Chances are, whether you have Celiac Disease or not, you are probably aware that Elizabeth Hasselbeck’s gluten free survival guide book was released last week, due to the huge amount of publicity that accompanied the books release.
Mrs. Hasselbeck is probably the most well known American with Celiac Disease, so I have to admit that I was excited for the wonderful awareness this book would create when it was released. Unfortunately, however, since the book was released, a number of inaccuracies have been discovered in the book, causing some concern.

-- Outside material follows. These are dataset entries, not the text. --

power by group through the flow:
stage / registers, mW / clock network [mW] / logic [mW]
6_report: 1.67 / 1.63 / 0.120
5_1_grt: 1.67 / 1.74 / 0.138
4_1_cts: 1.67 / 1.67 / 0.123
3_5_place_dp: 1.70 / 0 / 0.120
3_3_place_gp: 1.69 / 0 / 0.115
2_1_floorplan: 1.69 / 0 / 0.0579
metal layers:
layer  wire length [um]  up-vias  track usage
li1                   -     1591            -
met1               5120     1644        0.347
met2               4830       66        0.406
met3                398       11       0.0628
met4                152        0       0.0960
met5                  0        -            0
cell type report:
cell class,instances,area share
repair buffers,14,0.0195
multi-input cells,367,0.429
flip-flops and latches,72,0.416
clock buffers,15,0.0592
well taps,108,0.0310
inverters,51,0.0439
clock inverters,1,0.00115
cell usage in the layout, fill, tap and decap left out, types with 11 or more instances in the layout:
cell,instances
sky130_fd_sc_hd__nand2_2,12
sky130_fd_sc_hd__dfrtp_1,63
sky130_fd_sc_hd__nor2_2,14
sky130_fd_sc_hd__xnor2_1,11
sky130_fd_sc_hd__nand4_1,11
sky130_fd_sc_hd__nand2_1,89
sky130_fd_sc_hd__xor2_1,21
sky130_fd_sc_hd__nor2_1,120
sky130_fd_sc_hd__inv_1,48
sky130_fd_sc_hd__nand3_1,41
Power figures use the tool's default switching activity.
$ cat src/rtl/pio_csr_bank.sv
// pio_csr_bank: PIO control/status register bank between a valid/write bus and NUM_SM state machines
// Ports: bus_* valid/write access with registered read data; sm_* per-SM config, injection and status;
// fifo_stat/fifo_evt FIFO status and sticky debug events; irq_* IRQ flags; intr_raw/irq_out interrupt lines.
module pio_csr_bank #(
  parameter int NUM_SM  = 4,
  parameter int NUM_IRQ = 2,
  parameter int ADDR_W  = 10
) (
  input  logic                 clk,
  input  logic                 rst,
  input  logic                 bus_valid_i,
  input  logic                 bus_write_i,
  input  logic [ADDR_W-1:0]    bus_addr_i,
  input  logic [31:0]          bus_wdata_i,
  output logic [31:0]          bus_rdata_o,
  output logic                 bus_rvalid_o,
  output logic [NUM_SM-1:0]    sm_en_o,
  output logic [NUM_SM-1:0]    sm_restart_o,
  output logic [NUM_SM-1:0]    clkdiv_restart_o,
  input  logic [4*NUM_SM-1:0]  fifo_stat_i,
  input  logic [4*NUM_SM-1:0]  fifo_evt_i,
  input  logic [7:0]           irq_set_i,
  input  logic [7:0]           irq_clr_i,
  output logic [7:0]           irq_flags_o,
  output logic [24*NUM_SM-1:0] sm_clkdiv_o,
  output logic [32*NUM_SM-1:0] sm_execctrl_o,
  output logic [16*NUM_SM-1:0] sm_shiftctrl_o,
  output logic [32*NUM_SM-1:0] sm_pinctrl_o,
  input  logic [5*NUM_SM-1:0]  sm_pc_i,
  input  logic [16*NUM_SM-1:0] sm_cur_instr_i,
  output logic [16*NUM_SM-1:0] sm_instr_o,
  output logic [NUM_SM-1:0]    sm_instr_stb_o,
  input  logic [3*NUM_SM-1:0]  intr_raw_i,
  output logic [NUM_IRQ-1:0]   irq_out_o
);
  localparam int N = NUM_SM;
  localparam int W = 3 * NUM_SM;
  localparam int INTR_A = 200 + 24 * N;
  function automatic logic [31:0] sm_a(int i, int off);
    return 32'(200 + 24 * i + off);
  endfunction
  function automatic logic [31:0] irq_a(int n, int off);
    return 32'(INTR_A + 4 + 12 * n + off);
  endfunction
  logic [31:0] addr, fstat, fevt, rdata_d, rdata_q, fdebug_q, fdebug_d;
  logic [N-1:0] en_q, restart_q, cdr_q, stb_q;
  logic [7:0] irq_q, irq_d;
  logic [24*N-1:0] clkdiv_q;
  logic [32*N-1:0] exec_q, pin_q;
  logic [16*N-1:0] shift_q, instr_q;
  logic [W*NUM_IRQ-1:0] inte_q, intf_q, ints;
  logic [NUM_IRQ-1:0] irq_out_q, irq_out_d;
  logic rvalid_q, wr, rd;
  assign addr = 32'(bus_addr_i);
  assign wr = bus_valid_i & bus_write_i;
  assign rd = bus_valid_i & ~bus_write_i;
  always_comb begin
    fstat = '0;
    fevt = '0;
    ints = '0;
    irq_out_d = '0;
    // status/debug word: field k of every SM packed at [8k +: NUM_SM]
    for (int i = 0; i < N; i++)
      for (int k = 0; k < 4; k++) begin
        fstat[8*k+i] = fifo_stat_i[4*i+k];
        fevt[8*k+i] = fifo_evt_i[4*i+k];
      end
    for (int n = 0; n < NUM_IRQ; n++) begin
      ints[W*n+:W] = (intr_raw_i & inte_q[W*n+:W]) | intf_q[W*n+:W];
      irq_out_d[n] = |ints[W*n+:W];
    end
    // hardware set is OR-ed in last so a same-cycle event survives a W1C
    fdebug_d = (fdebug_q & ~(wr && addr == 32'h8 ? bus_wdata_i : 32'h0)) | fevt;
    irq_d = (irq_q & ~(wr && addr == 32'h30 ? bus_wdata_i[7:0] : 8'h0) & ~irq_clr_i) | irq_set_i;
    rdata_d = '0;
    if (addr == 32'h0) rdata_d = 32'(en_q);
    if (addr == 32'h4) rdata_d = fstat;
    if (addr == 32'h8) rdata_d = fdebug_q;
    if (addr == 32'h30) rdata_d = 32'(irq_q);
    if (addr == 32'h44) rdata_d = {10'b0, 6'd32, 4'b0, 4'(NUM_SM), 2'b0, 6'd4};
    for (int i = 0; i < N; i++) begin
      if (addr == sm_a(i, 0)) rdata_d = {clkdiv_q[24*i+:24], 8'h0};
      if (addr == sm_a(i, 4)) rdata_d = exec_q[32*i+:32];
      if (addr == sm_a(i, 8)) rdata_d = {shift_q[16*i+:16], 16'h0};
      if (addr == sm_a(i, 12)) rdata_d = 32'(sm_pc_i[5*i+:5]);
      if (addr == sm_a(i, 16)) rdata_d = 32'(sm_cur_instr_i[16*i+:16]);
      if (addr == sm_a(i, 20)) rdata_d = pin_q[32*i+:32];
    end
    if (addr == 32'(INTR_A)) rdata_d = 32'(intr_raw_i);
    for (int n = 0; n < NUM_IRQ; n++) begin
      if (addr == irq_a(n, 0)) rdata_d = 32'(inte_q[W*n+:W]);
      if (addr == irq_a(n, 4)) rdata_d = 32'(intf_q[W*n+:W]);
      if (addr == irq_a(n, 8)) rdata_d = 32'(ints[W*n+:W]);
    end
  end
  always_ff @(posedge clk) begin
    if (rst) begin
      en_q <= '0;
      restart_q <= '0;
      cdr_q <= '0;
      stb_q <= '0;
      fdebug_q <= '0;
      irq_q <= '0;
      clkdiv_q <= {N{24'h000100}};
      exec_q <= {N{32'h0001_F000}};
      shift_q <= {N{16'h000C}};
      pin_q <= {N{32'h1400_0000}};
      instr_q <= '0;
      inte_q <= '0;
      intf_q <= '0;
      irq_out_q <= '0;
      rvalid_q <= 1'b0;
      rdata_q <= '0;
    end else begin
      restart_q <= '0;
      cdr_q <= '0;
      stb_q <= '0;
      fdebug_q <= fdebug_d;
      irq_q <= irq_d;
      irq_out_q <= irq_out_d;
      rvalid_q <= rd;
      if (rd) rdata_q <= rdata_d;
      if (wr && addr == 32'h0) begin
        en_q <= bus_wdata_i[N-1:0];
        restart_q <= bus_wdata_i[8+:N];
        cdr_q <= bus_wdata_i[16+:N];
      end
      for (int i = 0; i < N; i++) begin
        if (wr && addr == sm_a(i, 0)) clkdiv_q[24*i+:24] <= bus_wdata_i[31:8];
        if (wr && addr == sm_a(i, 4)) exec_q[32*i+:32] <= bus_wdata_i & 32'h7FFF_FF9F;
        if (wr && addr == sm_a(i, 8)) shift_q[16*i+:16] <= bus_wdata_i[31:16];
        if (wr && addr == sm_a(i, 16)) begin
          instr_q[16*i+:16] <= bus_wdata_i[15:0];
          stb_q[i] <= 1'b1;
        end
        if (wr && addr == sm_a(i, 20)) pin_q[32*i+:32] <= bus_wdata_i;
      end
      for (int n = 0; n < NUM_IRQ; n++) begin
        if (wr && addr == irq_a(n, 0)) inte_q[W*n+:W] <= bus_wdata_i[W-1:0];
        if (wr && addr == irq_a(n, 4)) intf_q[W*n+:W] <= bus_wdata_i[W-1:0];
      end
    end
  end
  assign bus_rdata_o = rdata_q;
  assign bus_rvalid_o = rvalid_q;
  assign sm_en_o = en_q;
  assign sm_restart_o = restart_q;
  assign clkdiv_restart_o = cdr_q;
  assign irq_flags_o = irq_q;
  assign sm_clkdiv_o = clkdiv_q;
  assign sm_execctrl_o = exec_q;
  assign sm_shiftctrl_o = shift_q;
  assign sm_pinctrl_o = pin_q;
  assign sm_instr_o = instr_q;
  assign sm_instr_stb_o = stb_q;
  assign irq_out_o = irq_out_q;
endmodule
`config.mk`:
```
export PLATFORM = sky130hd
export DESIGN_NAME = sti_rx_deserializer
export DESIGN_NICKNAME = d
export VERILOG_FILES = /design/src/rtl/sti_rx_deserializer_pkg.sv /design/src/rtl/sti_rx_unpack.sv /design/src/rtl/sti_rx_deserializer.sv
export SDC_FILE = /design/constraint.sdc
export NUM_CORES = 1
export LEC_CHECK = 0
export BUFFER_PORTS_ARGS = -buffer_cell sky130_fd_sc_hd__buf_4
export CORE_UTILIZATION = 30
export DETAILED_ROUTE_END_ITERATION = 8
export PLACE_DENSITY = 0.52
export SLEW_MARGIN = 10
export SYNTH_ARGS = -nofsm -noshare
export SYNTH_HDL_FRONTEND = slang
export SYNTH_HIERARCHICAL = 1
export SYNTH_SLANG_ARGS = --single-unit
```
`constraint.sdc`:
```
create_clock -name clk -period 3.71 [get_ports clk]
set_clock_uncertainty 0.1 [all_clocks]
set_input_delay 0.1855 -clock clk [delete_from_list [all_inputs] [get_ports clk]]
set_output_delay 0.1855 -clock clk [all_outputs]
set_load 0.01 [all_outputs]
```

Apparently the Celiac Foundation has had to issue a warning about this book, describing the book as “inaccurate”, “dangerous” and that Mrs. Hasselbeck “trivializes Celiac Disease” by recommending her book as a diet technique. Here is an extract from the warning about Elizabeth Hasselbeck’s book, issued by Elaine Monarch, Executive Director of the Celiac Foundation:
I am writing to call your attention to the current publicity surrounding the new book, The G-free Diet, A Gluten-Free Survival Guide, by Elisabeth Hassselbeck, co-host of The View. While it is important to call attention to celiac disease, the information must be accurate – the inaccuracies in this book are potentially dangerous and detrimental to celiacs and to those yet to be diagnosed if people self diagnose and start eating GF. Our mission is to assist in getting people accurately diagnosed and the message in this book could defeat this mission. It appears that this book is being marketed as a fitness diet – eat g-free and feel so much better. Celiac is incorrectly referred to as an allergy not an autoimmune disease.
The GF diet is the medically mediated prescription that controls the condition for a diagnosed celiac. Several items in the book are misleading and inaccurate and place further limitations on the GF diet. The gluten-free lifestyle is a lifelong commitment for the diagnosed celiac, not an option, not a fad diet – adhering to the GF lifestyle requires patience and persistence. This lifestyle can not be trivialized.
Unfortunately, the same problem that Mrs. Hasselbeck is having is in many ways the same problem that we bloggers face on a daily basis. No matter how good the intention is, any minor detail that is forgotten could take somes good intention and turn it into a problem. Yes, she has a responsibility to be accurate (and maybe should have gotten feedback from the Celiac foundation prior to release?), but I think the good certainly outweighs the bad with this book.
In case you have ever wondered why all celiac/gluten free websites all have huge disclaimers throughout the site, things like this are the reason why. One example is on our gluten free restaurants page, where we have to place a disclaimer in almost every individual post to avoid people getting mad at us if they fail to follow common practices (research first, notify server of dietary needs, etc.).
Anyway, that is my quick rant for the day. To those of you that have read the book already, what did you think of it?